◆ **Source records**:
⟨

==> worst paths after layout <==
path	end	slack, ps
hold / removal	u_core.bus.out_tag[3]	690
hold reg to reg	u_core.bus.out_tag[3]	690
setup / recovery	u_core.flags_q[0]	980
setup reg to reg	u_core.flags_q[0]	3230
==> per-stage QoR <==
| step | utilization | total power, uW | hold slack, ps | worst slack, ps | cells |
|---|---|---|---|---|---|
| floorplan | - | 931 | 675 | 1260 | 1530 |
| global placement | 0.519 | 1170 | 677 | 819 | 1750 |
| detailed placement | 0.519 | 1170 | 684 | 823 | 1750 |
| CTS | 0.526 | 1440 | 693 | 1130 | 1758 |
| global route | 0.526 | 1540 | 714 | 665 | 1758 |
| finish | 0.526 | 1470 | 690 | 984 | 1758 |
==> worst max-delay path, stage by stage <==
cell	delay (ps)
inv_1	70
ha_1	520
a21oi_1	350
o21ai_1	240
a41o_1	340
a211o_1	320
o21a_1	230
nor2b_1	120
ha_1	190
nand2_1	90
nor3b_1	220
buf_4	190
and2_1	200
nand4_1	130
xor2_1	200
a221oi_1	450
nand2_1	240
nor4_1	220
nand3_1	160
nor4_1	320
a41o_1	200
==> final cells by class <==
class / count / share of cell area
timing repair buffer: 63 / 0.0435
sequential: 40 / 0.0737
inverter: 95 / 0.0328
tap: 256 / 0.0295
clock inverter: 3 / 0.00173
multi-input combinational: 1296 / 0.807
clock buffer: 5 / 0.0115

⟩
⟨

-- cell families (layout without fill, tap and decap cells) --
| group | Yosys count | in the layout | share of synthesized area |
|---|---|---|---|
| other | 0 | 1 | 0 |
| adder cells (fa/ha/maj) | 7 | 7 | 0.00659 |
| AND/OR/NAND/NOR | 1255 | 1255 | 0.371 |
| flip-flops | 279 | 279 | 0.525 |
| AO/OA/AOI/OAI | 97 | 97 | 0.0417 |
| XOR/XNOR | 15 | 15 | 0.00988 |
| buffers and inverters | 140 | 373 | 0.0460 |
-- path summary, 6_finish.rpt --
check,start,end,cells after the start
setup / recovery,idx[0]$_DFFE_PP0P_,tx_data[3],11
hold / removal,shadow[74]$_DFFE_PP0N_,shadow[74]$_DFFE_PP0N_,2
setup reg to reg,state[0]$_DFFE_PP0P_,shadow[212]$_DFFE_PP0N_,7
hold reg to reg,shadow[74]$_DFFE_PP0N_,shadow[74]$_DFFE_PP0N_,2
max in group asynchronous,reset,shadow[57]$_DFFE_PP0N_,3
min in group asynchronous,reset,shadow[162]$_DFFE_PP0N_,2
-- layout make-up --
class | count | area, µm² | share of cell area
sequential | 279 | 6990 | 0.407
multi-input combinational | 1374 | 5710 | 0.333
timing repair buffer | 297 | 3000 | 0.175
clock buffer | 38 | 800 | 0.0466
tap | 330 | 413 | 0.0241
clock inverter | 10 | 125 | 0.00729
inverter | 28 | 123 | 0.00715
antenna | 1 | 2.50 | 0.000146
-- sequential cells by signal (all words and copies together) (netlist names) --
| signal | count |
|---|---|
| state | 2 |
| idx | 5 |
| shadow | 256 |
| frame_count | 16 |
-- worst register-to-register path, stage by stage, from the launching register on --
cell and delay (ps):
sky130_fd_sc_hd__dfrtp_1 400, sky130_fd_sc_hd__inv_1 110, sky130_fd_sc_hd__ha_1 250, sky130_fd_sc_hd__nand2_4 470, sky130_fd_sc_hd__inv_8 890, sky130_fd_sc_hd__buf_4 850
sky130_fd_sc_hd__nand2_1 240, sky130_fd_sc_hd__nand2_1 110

⟩
⟨

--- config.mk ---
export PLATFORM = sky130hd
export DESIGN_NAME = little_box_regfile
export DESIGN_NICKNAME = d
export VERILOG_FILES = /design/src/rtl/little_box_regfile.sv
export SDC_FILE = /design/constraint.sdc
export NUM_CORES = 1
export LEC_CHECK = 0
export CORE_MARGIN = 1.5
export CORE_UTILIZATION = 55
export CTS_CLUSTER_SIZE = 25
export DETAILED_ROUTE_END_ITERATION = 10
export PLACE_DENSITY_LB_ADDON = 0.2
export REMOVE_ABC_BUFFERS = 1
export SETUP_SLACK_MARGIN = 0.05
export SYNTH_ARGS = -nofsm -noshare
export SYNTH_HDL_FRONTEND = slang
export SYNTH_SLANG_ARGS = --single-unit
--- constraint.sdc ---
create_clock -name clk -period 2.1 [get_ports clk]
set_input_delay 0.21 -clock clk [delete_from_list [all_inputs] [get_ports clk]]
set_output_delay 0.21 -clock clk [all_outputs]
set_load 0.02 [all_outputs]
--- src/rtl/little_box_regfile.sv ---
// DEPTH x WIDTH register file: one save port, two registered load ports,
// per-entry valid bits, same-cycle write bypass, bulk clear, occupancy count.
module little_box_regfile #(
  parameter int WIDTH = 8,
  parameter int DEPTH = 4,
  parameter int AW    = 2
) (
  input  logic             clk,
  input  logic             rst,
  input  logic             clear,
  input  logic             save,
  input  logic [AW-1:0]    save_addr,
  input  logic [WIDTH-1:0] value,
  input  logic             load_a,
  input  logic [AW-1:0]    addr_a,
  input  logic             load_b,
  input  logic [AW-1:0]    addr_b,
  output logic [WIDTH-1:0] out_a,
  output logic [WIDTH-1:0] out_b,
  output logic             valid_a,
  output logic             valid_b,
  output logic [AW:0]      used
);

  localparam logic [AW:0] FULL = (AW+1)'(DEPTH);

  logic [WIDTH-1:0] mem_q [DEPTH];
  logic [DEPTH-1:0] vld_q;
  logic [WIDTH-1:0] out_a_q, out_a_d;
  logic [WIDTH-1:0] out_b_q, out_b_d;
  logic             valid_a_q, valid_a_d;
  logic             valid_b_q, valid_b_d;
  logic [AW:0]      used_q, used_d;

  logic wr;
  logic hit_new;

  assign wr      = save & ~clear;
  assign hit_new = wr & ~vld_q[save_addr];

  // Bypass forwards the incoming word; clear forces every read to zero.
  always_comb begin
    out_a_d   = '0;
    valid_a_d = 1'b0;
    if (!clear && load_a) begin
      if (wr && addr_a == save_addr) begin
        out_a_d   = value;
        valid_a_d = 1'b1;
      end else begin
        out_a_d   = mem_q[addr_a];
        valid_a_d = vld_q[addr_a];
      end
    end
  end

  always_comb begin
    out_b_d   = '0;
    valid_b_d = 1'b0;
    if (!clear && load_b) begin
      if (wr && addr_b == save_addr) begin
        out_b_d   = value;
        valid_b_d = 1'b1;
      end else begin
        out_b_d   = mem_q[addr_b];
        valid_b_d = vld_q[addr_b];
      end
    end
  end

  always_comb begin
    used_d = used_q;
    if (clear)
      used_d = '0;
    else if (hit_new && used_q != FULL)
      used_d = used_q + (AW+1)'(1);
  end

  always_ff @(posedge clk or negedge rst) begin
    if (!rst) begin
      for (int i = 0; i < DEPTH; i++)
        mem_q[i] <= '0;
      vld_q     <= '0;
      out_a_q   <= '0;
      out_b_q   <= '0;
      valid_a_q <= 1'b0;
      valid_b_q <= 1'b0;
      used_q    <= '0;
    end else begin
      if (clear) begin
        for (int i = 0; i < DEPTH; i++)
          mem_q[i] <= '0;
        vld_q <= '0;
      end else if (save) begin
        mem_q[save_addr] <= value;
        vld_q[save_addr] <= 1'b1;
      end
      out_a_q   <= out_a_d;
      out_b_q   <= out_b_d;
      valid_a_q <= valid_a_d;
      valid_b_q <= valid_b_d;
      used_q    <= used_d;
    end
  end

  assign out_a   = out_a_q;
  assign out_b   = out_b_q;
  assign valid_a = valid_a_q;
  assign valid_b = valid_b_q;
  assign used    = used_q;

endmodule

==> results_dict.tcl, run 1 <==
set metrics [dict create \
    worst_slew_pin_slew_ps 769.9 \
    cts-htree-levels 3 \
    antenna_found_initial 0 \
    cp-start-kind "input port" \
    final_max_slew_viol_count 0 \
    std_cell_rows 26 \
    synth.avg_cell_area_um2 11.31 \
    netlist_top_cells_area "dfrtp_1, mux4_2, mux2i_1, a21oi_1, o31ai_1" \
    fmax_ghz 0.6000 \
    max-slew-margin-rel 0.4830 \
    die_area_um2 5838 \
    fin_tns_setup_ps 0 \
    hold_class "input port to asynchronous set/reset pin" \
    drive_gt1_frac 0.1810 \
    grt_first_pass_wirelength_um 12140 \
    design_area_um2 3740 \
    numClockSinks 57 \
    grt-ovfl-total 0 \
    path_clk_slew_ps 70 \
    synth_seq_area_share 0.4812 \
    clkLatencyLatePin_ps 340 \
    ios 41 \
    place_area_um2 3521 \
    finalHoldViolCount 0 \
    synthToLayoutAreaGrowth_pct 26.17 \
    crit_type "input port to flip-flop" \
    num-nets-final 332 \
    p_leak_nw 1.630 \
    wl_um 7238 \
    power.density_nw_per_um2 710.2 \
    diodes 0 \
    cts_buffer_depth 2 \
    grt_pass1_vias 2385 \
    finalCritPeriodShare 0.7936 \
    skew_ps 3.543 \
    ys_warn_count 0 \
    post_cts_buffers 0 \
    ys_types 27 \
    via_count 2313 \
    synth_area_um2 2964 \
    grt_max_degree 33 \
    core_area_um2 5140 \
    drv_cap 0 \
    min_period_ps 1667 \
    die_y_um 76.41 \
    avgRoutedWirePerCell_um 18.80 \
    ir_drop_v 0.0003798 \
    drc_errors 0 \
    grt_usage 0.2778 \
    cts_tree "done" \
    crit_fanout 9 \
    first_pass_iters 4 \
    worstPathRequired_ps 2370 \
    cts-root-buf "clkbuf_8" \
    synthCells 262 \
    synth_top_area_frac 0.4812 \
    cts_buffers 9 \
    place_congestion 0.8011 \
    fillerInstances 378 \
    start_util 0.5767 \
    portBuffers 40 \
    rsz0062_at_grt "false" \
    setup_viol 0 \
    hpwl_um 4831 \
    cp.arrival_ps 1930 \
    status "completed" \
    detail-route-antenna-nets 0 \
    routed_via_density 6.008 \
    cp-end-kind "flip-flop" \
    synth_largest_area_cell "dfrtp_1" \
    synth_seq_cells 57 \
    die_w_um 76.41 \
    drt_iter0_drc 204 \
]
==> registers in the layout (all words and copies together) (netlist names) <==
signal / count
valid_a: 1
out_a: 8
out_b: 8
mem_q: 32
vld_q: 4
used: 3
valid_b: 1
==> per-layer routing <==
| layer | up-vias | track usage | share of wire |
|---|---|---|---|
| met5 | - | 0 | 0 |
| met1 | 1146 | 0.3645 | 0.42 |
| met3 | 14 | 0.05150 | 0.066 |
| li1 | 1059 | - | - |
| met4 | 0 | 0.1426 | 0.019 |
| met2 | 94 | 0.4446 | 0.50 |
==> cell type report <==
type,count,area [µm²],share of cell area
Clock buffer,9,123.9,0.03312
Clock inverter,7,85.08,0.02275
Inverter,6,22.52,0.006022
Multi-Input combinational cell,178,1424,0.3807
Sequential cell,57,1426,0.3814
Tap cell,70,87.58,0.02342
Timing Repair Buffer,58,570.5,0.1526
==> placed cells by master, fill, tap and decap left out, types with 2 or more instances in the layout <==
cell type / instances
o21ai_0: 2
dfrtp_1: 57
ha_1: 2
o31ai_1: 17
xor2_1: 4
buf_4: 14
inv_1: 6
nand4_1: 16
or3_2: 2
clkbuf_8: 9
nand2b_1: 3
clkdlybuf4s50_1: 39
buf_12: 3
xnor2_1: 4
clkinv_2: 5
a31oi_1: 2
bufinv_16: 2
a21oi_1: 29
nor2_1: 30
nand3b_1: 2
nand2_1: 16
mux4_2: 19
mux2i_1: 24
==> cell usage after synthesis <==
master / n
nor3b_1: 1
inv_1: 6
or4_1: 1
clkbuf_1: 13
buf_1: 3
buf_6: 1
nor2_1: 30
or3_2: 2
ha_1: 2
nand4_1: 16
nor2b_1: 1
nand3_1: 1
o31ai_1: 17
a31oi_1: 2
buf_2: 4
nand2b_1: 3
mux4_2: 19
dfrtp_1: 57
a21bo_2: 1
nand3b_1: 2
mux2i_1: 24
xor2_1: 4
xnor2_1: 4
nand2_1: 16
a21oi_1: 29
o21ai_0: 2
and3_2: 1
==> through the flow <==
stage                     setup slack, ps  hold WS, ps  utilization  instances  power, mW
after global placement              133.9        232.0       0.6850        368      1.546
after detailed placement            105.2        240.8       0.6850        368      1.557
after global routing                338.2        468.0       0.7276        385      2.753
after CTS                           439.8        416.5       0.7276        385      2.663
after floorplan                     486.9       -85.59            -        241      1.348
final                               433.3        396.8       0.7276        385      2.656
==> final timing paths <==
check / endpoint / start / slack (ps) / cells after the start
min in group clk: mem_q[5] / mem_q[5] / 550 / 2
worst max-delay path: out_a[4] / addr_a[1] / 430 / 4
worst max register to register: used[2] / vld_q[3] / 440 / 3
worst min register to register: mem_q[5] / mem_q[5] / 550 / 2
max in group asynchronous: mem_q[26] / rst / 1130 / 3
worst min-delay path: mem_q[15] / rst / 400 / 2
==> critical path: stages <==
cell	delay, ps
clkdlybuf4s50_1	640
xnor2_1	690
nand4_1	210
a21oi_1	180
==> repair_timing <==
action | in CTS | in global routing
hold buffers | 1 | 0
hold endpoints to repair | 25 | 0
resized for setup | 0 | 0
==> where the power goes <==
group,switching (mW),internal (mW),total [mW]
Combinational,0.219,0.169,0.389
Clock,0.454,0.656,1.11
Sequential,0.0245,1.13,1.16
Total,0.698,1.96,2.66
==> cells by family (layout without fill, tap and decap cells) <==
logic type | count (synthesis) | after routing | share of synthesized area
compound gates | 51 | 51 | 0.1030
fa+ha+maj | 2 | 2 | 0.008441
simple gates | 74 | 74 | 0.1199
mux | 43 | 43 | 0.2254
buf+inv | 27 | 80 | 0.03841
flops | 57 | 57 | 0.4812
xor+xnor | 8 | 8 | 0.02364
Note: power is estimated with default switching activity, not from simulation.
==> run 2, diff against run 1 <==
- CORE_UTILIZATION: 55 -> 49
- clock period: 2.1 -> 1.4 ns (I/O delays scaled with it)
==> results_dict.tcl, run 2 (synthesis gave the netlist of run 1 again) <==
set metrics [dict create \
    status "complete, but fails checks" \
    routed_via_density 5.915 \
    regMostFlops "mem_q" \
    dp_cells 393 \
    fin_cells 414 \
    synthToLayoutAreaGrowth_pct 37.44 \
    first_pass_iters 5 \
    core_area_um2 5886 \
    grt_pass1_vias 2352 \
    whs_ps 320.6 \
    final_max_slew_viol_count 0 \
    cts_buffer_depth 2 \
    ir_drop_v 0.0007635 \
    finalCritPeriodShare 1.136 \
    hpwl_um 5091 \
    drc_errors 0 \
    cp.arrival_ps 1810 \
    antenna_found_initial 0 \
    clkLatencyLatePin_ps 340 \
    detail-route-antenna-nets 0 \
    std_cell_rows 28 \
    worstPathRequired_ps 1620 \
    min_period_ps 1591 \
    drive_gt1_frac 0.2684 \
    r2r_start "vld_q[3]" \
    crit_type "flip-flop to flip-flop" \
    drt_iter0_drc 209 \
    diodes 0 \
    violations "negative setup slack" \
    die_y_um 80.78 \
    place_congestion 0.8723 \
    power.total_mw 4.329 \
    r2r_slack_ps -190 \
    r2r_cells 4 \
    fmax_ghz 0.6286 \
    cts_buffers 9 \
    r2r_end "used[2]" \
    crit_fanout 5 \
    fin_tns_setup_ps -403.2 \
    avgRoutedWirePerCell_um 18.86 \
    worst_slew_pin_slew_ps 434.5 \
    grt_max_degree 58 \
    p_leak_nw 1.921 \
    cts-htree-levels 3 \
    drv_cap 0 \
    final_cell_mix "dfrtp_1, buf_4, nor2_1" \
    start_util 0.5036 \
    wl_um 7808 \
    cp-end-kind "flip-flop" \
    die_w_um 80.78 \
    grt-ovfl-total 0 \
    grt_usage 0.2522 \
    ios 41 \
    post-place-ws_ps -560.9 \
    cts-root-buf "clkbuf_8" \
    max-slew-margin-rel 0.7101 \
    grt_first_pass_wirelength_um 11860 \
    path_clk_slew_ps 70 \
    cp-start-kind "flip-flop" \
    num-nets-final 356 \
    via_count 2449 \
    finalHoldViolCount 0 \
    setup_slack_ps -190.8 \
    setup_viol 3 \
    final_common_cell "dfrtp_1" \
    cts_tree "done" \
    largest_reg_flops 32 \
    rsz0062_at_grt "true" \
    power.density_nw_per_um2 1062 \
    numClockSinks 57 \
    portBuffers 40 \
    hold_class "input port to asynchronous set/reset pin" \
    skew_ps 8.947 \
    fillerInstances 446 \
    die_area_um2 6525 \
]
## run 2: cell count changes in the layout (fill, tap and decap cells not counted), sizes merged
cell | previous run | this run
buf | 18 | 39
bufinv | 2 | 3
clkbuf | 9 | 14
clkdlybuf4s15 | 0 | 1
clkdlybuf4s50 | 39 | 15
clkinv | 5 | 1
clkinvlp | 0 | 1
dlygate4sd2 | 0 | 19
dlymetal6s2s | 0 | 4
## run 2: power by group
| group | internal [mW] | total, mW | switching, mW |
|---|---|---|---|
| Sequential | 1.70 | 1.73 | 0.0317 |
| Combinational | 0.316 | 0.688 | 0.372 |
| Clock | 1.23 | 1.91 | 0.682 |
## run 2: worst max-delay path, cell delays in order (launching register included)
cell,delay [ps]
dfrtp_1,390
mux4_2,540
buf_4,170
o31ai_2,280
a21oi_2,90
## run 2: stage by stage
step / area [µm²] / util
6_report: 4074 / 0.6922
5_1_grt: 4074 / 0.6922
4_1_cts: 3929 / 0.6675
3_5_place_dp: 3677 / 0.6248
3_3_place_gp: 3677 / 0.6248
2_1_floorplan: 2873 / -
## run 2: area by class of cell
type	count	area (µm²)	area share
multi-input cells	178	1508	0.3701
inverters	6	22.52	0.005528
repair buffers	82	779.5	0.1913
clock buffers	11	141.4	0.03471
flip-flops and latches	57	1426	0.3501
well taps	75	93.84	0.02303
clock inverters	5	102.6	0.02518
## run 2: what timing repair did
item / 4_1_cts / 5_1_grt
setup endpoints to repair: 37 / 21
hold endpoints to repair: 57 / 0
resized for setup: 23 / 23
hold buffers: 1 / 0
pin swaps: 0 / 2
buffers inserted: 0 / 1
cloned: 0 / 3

⟩

Starting with the line above that holds "clock inverter | 10 | 125 | 0.00729" and stopping with the line that holds "shadow | 256 |", reproduce each line exactly, omitting all other lines.

◆ **TASK SOLUTION**:
clock inverter | 10 | 125 | 0.00729
inverter | 28 | 123 | 0.00715
antenna | 1 | 2.50 | 0.000146
-- sequential cells by signal (all words and copies together) (netlist names) --
| signal | count |
|---|---|
| state | 2 |
| idx | 5 |
| shadow | 256 |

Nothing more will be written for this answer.